• _Task to complete_
The result should consist solely of the line containing "export SYNTH_HDL_FRONTEND = slang" and the lines that follow it below, each reproduced exactly, the last line included.

• _Collected data entries_
Content starts

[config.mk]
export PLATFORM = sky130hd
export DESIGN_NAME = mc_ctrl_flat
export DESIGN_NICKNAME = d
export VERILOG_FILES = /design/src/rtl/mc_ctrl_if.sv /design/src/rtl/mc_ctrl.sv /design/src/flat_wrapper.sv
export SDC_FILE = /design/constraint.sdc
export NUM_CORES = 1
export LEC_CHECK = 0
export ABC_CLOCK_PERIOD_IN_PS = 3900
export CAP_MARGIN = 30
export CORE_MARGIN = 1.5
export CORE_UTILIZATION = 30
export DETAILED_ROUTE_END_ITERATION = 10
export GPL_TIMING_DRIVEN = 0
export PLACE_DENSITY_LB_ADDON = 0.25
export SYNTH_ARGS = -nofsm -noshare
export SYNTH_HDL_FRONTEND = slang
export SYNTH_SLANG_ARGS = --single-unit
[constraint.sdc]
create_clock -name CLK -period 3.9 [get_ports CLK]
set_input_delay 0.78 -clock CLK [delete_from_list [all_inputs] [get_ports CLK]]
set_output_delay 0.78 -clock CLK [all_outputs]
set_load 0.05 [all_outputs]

Content ends

• _The completed task_
export SYNTH_HDL_FRONTEND = slang
export SYNTH_SLANG_ARGS = --single-unit
[constraint.sdc]
create_clock -name CLK -period 3.9 [get_ports CLK]
set_input_delay 0.78 -clock CLK [delete_from_list [all_inputs] [get_ports CLK]]
set_output_delay 0.78 -clock CLK [all_outputs]
set_load 0.05 [all_outputs]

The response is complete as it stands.